THE PROBLEM:
In the entries below, count each line where "faults" appears. Give the total and nothing more.

DATA SHOWN:
## src/rtl/socket_supervisor_regs.vh

```
// constants for the programmer socket supervisor
// assumes a 125 MHz clk; included by bare name from the rtl files
`ifndef SOCKET_SUPERVISOR_REGS_VH
`define SOCKET_SUPERVISOR_REGS_VH
// alternation period in ms and the derived cycle count
`define ALT_PERIOD_MS 1500
`define CLK_KHZ 125000
`define ALT_CYCLES (`ALT_PERIOD_MS * `CLK_KHZ)
// error codes shown on the control unit
`define ERR_NONE 8'h00
`define ERR_E0 8'hE0
`define ERR_E4 8'hE4
`define ERR_E8 8'hE8
`define ERR_E9 8'hE9
`define ERR_EA 8'hEA
// supply level selects
`define VCC_OFF 2'h0
`define VCC_NOM 2'h1
`define VCC_HIGH 2'h2
`define VCC_LOW 2'h3
`define VPP_ZERO 2'h0
`define VPP_NOM 2'h1
`define VPP_HIGH 2'h2
`define VPP_LOW 2'h3
// functions requested by the control unit
`define FN_READ 3'h0
`define FN_PROGRAM 3'h1
`define FN_DUPLICATE 3'h2
`define FN_COMPARE 3'h3
`define FN_UPDATE 3'h4
`define FN_SELF_TEST 3'h5
// tone codes
`define TONE_NONE 2'h0
`define TONE_FAIL 2'h1
`define TONE_FAST 2'h2
`define TONE_SLOW 2'h3
// signature lookup table depth
`define SIG_TABLE_DEPTH 256
`endif

```

## src/rtl/signature_table.v

```verilog
// lookup from an eight-bit signature byte to an algorithm code
// assumes the table is loaded by the host side; read data is registered
module signature_table #(
	parameter DATA_W = 8,
	parameter DEPTH = 256
) (
	input wire clk,
	input wire wr_en,
	input wire [7:0] wr_addr,
	input wire [DATA_W-1:0] wr_data,
	input wire [7:0] rd_addr,
	output reg [DATA_W-1:0] rd_data
);
	reg [DATA_W-1:0] mem [0:DEPTH-1];

	// no reset on the array; contents are defined by loading
	always @(posedge clk)
	begin
		if (wr_en)
			mem[wr_addr] <= wr_data;
		rd_data <= mem[rd_addr];
	end
endmodule

```

## src/rtl/socket_supervisor.v

```verilog
// supervisory sequencer for the programmer plug-in module
// assumes synchronous inputs on clk; analog supplies follow the level selects
`include "socket_supervisor_regs.vh"

// Notes on behaviour
// - two pending messages alternate on the display every 1.5 seconds.
// - socket supply stays off until a function starts and is removed when it ends.
// - after each programmed address, verify at high then low supply with compares.
// - programming supply never reaches the reference socket.
// - shorts on both socket supplies and target programming supply flag overload.
// - program or duplicate entry tests lines and reports E8 without overload on failure.
// - signature line drives to the raised level only, never high, to read and look up the signature.
// - overcurrent lights overload, removes programming supply and reports E8 with fail tone.
// - update reports E9 fast tone for bad code and EA slow tone for a failed write.
// - after reset report E4 for bad select or unseated module, E0 for bad source switches on a keypad unit.
// - busy lights whenever programming supply is applied and throughout duplication.
// - display shows the newly selected device type whenever the switches change.
// - self test steps supplies, address patterns, the programming waveform and short test.
module socket_supervisor #(
	parameter ALT_CYCLES = `ALT_CYCLES,
	parameter ADDR_W = 16
) (
	input wire clk,
	input wire resetn,
	input wire fn_start,
	input wire [2:0] fn_code,
	input wire keypad_unit,
	input wire [7:0] device_select,
	input wire select_valid,
	input wire module_seated,
	input wire source_switch_valid,
	input wire [ADDR_W-1:0] last_addr,
	input wire [7:0] source_data,
	input wire [7:0] target_data,
	input wire vcc_short_ref,
	input wire vcc_short_tgt,
	input wire vpp_short_tgt,
	input wire line_short,
	input wire sig_capable,
	input wire update_code_bad,
	input wire update_write_fail,
	input wire alg_wr_en,
	input wire [7:0] alg_wr_sig,
	input wire [7:0] alg_wr_code,
	output reg [1:0] tgt_vcc_sel,
	output reg ref_vcc_on,
	output reg [1:0] tgt_vpp_sel,
	output wire ref_vpp_on,
	output reg sig_line_high,
	output reg sig_line_raised,
	output reg [ADDR_W-1:0] tgt_addr,
	output reg prog_pulse,
	output reg overload_led,
	output reg busy_led,
	output reg fail_led,
	output reg [1:0] tone,
	output reg [7:0] err_code,
	output reg [7:0] disp_msg,
	output reg [7:0] alg_code,
	output reg fn_done,
	output reg fn_pass
);
	localparam S_IDLE = 4'h0;
	localparam S_LINES = 4'h1;
	localparam S_SIG = 4'h2;
	localparam S_SIG_RD = 4'h3;
	localparam S_PROG = 4'h4;
	localparam S_VHIGH = 4'h5;
	localparam S_VLOW = 4'h6;
	localparam S_END = 4'h7;
	localparam S_TEST = 4'h8;
	localparam S_FAULT = 4'h9;

	reg [3:0] state_r;
	reg [2:0] fn_r;
	reg [2:0] step_r;
	reg [7:0] sel_r;
	reg alt_pick_r;
	reg [31:0] alt_cnt_r;
	reg boot_r;
	wire [7:0] sig_alg;

	// vcc shorts always watched, vpp only while it is applied
	wire short_seen = vcc_short_ref | vcc_short_tgt |
		(vpp_short_tgt & (tgt_vpp_sel != `VPP_ZERO));
	assign ref_vpp_on = 1'b0;

	signature_table #(
		.DATA_W(8),
		.DEPTH(`SIG_TABLE_DEPTH)
	) u_sig (
		.clk(clk),
		.wr_en(alg_wr_en),
		.wr_addr(alg_wr_sig),
		.wr_data(alg_wr_code),
		.rd_addr(target_data),
		.rd_data(sig_alg)
	);

	// display alternation between device type and error message
	always @(posedge clk or negedge resetn)
	begin
		if (!resetn)
		begin
			alt_cnt_r <= 32'h0;
			alt_pick_r <= 1'b0;
			sel_r <= 8'h00;
			disp_msg <= 8'h00;
		end
		else
		begin
			sel_r <= device_select;
			if (err_code == `ERR_NONE || sel_r != device_select)
			begin
				alt_cnt_r <= 32'h0;
				alt_pick_r <= 1'b0;
			end
			else if (alt_cnt_r == ALT_CYCLES - 1)
			begin
				alt_cnt_r <= 32'h0;
				alt_pick_r <= ~alt_pick_r;
			end
			else
				alt_cnt_r <= alt_cnt_r + 32'h1;
			disp_msg <= alt_pick_r ? err_code : device_select;
		end
	end

	// main sequencer
	always @(posedge clk or negedge resetn)
	begin
		if (!resetn)
		begin
			state_r <= S_IDLE;
			fn_r <= `FN_READ;
			step_r <= 3'h0;
			boot_r <= 1'b1;
			tgt_vcc_sel <= `VCC_OFF;
			ref_vcc_on <= 1'b0;
			tgt_vpp_sel <= `VPP_ZERO;
			sig_line_high <= 1'b0;
			sig_line_raised <= 1'b0;
			tgt_addr <= {ADDR_W{1'b0}};
			prog_pulse <= 1'b0;
			overload_led <= 1'b0;
			busy_led <= 1'b0;
			fail_led <= 1'b0;
			tone <= `TONE_NONE;
			err_code <= `ERR_NONE;
			alg_code <= 8'h00;
			fn_done <= 1'b0;
			fn_pass <= 1'b0;
		end
		else
		begin
			fn_done <= 1'b0;
			prog_pulse <= 1'b0;
			boot_r <= 1'b0;
			// power-on checks on the first cycle after release
			if (boot_r)
			begin
				if (!select_valid || !module_seated)
				begin
					err_code <= `ERR_E4;
					fail_led <= 1'b1;
				end
				else if (keypad_unit && !source_switch_valid)
				begin
					err_code <= `ERR_E0;
					fail_led <= 1'b1;
				end
			end
			// overcurrent overrides every state except idle and fault
			if (state_r != S_IDLE && state_r != S_FAULT && short_seen)
			begin
				overload_led <= 1'b1;
				tgt_vpp_sel <= `VPP_ZERO;
				tgt_vcc_sel <= `VCC_OFF;
				ref_vcc_on <= 1'b0;
				busy_led <= 1'b0;
				err_code <= `ERR_E8;
				fail_led <= 1'b1;
				tone <= `TONE_FAIL;
				state_r <= S_FAULT;
			end
			else
			begin
				case (state_r)
					S_IDLE:
					begin
						if (fn_start)
						begin
							// new function clears held faults
							overload_led <= 1'b0;
							fail_led <= 1'b0;
							tone <= `TONE_NONE;
							err_code <= `ERR_NONE;
							fn_r <= fn_code;
							tgt_addr <= {ADDR_W{1'b0}};
							step_r <= 3'h0;
							fn_pass <= 1'b0;
							if (fn_code == `FN_UPDATE)
								state_r <= S_END;
							else
							begin
								tgt_vcc_sel <= `VCC_NOM;
								ref_vcc_on <= (fn_code != `FN_SELF_TEST);
								busy_led <= (fn_code == `FN_DUPLICATE);
								if (fn_code == `FN_PROGRAM || fn_code == `FN_DUPLICATE)
									state_r <= S_LINES;
								else if (fn_code == `FN_SELF_TEST)
									state_r <= S_TEST;
								else
									state_r <= S_END;
							end
						end
					end
					S_LINES:
					begin
						if (line_short)
						begin
							err_code <= `ERR_E8;
							fail_led <= 1'b1;
							tone <= `TONE_FAIL;
							state_r <= S_FAULT;
						end
						else if (sig_capable)
						begin
							// raised level only: the logic-high drive must never meet it
							sig_line_high <= 1'b0;
							sig_line_raised <= 1'b1;
							state_r <= S_SIG;
						end
						else
						begin
							sig_line_high <= 1'b0;
							state_r <= S_PROG;
						end
					end
					S_SIG:
						state_r <= S_SIG_RD; // signature byte on target_data addresses the table
					S_SIG_RD:
					begin
						alg_code <= sig_alg;
						sig_line_raised <= 1'b0;
						sig_line_high <= 1'b0;
						state_r <= S_PROG;
					end
					S_PROG:
					begin
						tgt_vpp_sel <= `VPP_NOM;
						busy_led <= 1'b1;
						prog_pulse <= 1'b1;
						state_r <= S_VHIGH;
					end
					S_VHIGH:
					begin
						tgt_vpp_sel <= `VPP_ZERO;
						busy_led <= (fn_r == `FN_DUPLICATE);
						tgt_vcc_sel <= `VCC_HIGH;
						state_r <= S_VLOW;
					end
					S_VLOW:
					begin
						if (target_data != source_data)
							state_r <= S_FAULT;
						else if (tgt_vcc_sel == `VCC_HIGH)
							tgt_vcc_sel <= `VCC_LOW;
						else if (tgt_addr == last_addr)
						begin
							fn_pass <= 1'b1;
							state_r <= S_END;
						end
						else
						begin
							tgt_vcc_sel <= `VCC_NOM;
							tgt_addr <= tgt_addr + {{(ADDR_W-1){1'b0}}, 1'b1};
							state_r <= S_PROG;
						end
						if (target_data != source_data)
						begin
							fail_led <= 1'b1;
							tone <= `TONE_FAIL;
						end
					end
					S_TEST:
					begin
						// one step per cycle through the test levels
						step_r <= step_r + 3'h1;
						case (step_r)
							3'h0: tgt_vcc_sel <= `VCC_HIGH;
							3'h1: tgt_vcc_sel <= `VCC_LOW;
							3'h2:
							begin
								// busy follows programming supply through the high and low steps
								tgt_vpp_sel <= `VPP_HIGH;
								busy_led <= 1'b1;
							end
							3'h3: tgt_vpp_sel <= `VPP_LOW;
							3'h4:
							begin
								tgt_vpp_sel <= `VPP_ZERO;
								busy_led <= 1'b0;
								tgt_addr <= ~tgt_addr;
							end
							3'h5:
							begin
								tgt_vpp_sel <= `VPP_NOM;
								prog_pulse <= 1'b1;
								busy_led <= 1'b1;
							end
							3'h6:
							begin
								tgt_vpp_sel <= `VPP_ZERO;
								busy_led <= 1'b0;
								tgt_vcc_sel <= `VCC_NOM;
							end
							default:
							begin
								if (line_short)
								begin
									err_code <= `ERR_E8;
									fail_led <= 1'b1;
									state_r <= S_FAULT;
								end
								else
								begin
									fn_pass <= 1'b1;
									state_r <= S_END;
								end
							end
						endcase
					end
					S_END:
					begin
						if (fn_r == `FN_UPDATE)
						begin
							fn_pass <= ~(update_code_bad | update_write_fail);
							if (update_code_bad)
							begin
								err_code <= `ERR_E9;
								tone <= `TONE_FAST;
								fail_led <= 1'b1;
							end
							else if (update_write_fail)
							begin
								err_code <= `ERR_EA;
								tone <= `TONE_SLOW;
								fail_led <= 1'b1;
							end
						end
						else if (fn_r != `FN_PROGRAM && fn_r != `FN_DUPLICATE
							&& fn_r != `FN_SELF_TEST)
							fn_pass <= 1'b1;
						tgt_vcc_sel <= `VCC_OFF;
						ref_vcc_on <= 1'b0;
						tgt_vpp_sel <= `VPP_ZERO;
						busy_led <= 1'b0;
						fn_done <= 1'b1;
						state_r <= S_IDLE;
					end
					S_FAULT:
					begin
						// faults stay lit until reset or next start
						tgt_vcc_sel <= `VCC_OFF;
						ref_vcc_on <= 1'b0;
						tgt_vpp_sel <= `VPP_ZERO;
						sig_line_high <= 1'b0;
						sig_line_raised <= 1'b0;
						busy_led <= 1'b0;
						fn_done <= 1'b1;
						fn_pass <= 1'b0;
						state_r <= S_IDLE;
					end
					default:
						state_r <= S_IDLE;
				endcase
			end
		end
	end
endmodule

```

ANSWER AREA:
2